**Exercise description**
The answer is a number and nothing else: the count of lines in these entries containing the word "netlist".

**Records shown**
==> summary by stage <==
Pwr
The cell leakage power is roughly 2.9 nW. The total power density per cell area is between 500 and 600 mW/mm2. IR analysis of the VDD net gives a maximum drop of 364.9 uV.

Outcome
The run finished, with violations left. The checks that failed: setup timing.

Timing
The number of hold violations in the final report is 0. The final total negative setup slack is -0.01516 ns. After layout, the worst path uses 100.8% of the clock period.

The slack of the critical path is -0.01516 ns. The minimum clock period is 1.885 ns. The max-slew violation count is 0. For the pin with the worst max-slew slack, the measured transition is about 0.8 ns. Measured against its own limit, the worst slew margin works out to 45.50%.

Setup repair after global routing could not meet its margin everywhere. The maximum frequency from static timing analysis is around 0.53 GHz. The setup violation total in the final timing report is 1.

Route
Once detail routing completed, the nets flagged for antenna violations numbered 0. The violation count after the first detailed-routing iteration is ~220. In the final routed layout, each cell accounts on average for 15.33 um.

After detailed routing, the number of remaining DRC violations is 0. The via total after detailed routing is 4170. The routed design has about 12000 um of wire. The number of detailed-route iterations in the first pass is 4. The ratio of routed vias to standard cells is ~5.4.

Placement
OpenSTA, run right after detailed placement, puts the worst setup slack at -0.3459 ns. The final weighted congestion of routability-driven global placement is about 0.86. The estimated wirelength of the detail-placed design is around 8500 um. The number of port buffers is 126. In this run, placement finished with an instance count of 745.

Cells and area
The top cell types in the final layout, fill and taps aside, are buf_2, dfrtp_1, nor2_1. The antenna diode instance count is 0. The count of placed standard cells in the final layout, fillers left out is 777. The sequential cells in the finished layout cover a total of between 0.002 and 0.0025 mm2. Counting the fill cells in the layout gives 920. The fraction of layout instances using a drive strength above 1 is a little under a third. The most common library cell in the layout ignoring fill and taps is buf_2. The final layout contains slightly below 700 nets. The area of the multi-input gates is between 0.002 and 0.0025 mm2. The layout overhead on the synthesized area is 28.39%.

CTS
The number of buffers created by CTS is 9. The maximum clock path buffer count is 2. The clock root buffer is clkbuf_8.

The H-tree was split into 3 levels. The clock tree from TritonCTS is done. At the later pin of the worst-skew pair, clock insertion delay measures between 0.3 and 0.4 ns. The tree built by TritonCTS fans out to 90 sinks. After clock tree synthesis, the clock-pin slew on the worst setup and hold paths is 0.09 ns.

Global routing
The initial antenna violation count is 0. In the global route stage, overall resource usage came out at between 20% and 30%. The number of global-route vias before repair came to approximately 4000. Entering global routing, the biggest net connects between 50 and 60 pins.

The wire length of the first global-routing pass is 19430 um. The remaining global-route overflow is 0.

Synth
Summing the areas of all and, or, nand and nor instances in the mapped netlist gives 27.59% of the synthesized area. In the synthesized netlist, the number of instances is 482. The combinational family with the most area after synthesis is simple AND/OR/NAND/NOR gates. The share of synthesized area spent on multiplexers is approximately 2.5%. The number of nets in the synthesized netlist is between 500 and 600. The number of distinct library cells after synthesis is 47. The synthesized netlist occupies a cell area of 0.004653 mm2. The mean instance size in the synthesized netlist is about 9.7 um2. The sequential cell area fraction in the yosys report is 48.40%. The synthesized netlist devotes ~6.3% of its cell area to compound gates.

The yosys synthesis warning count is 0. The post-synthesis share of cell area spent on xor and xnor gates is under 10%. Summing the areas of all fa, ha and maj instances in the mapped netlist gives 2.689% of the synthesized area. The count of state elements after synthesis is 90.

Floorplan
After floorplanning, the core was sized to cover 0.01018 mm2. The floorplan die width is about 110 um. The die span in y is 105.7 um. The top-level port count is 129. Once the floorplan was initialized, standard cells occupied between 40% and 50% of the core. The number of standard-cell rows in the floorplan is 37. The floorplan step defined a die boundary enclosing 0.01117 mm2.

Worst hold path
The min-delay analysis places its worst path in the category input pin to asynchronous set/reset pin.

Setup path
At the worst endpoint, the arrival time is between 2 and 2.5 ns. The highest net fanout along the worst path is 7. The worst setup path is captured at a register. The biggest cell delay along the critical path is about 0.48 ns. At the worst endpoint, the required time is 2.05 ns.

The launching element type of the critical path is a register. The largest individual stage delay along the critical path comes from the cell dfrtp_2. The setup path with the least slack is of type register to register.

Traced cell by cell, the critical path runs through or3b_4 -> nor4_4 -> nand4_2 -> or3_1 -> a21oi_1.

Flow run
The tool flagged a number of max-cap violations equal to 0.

**Answer section**
2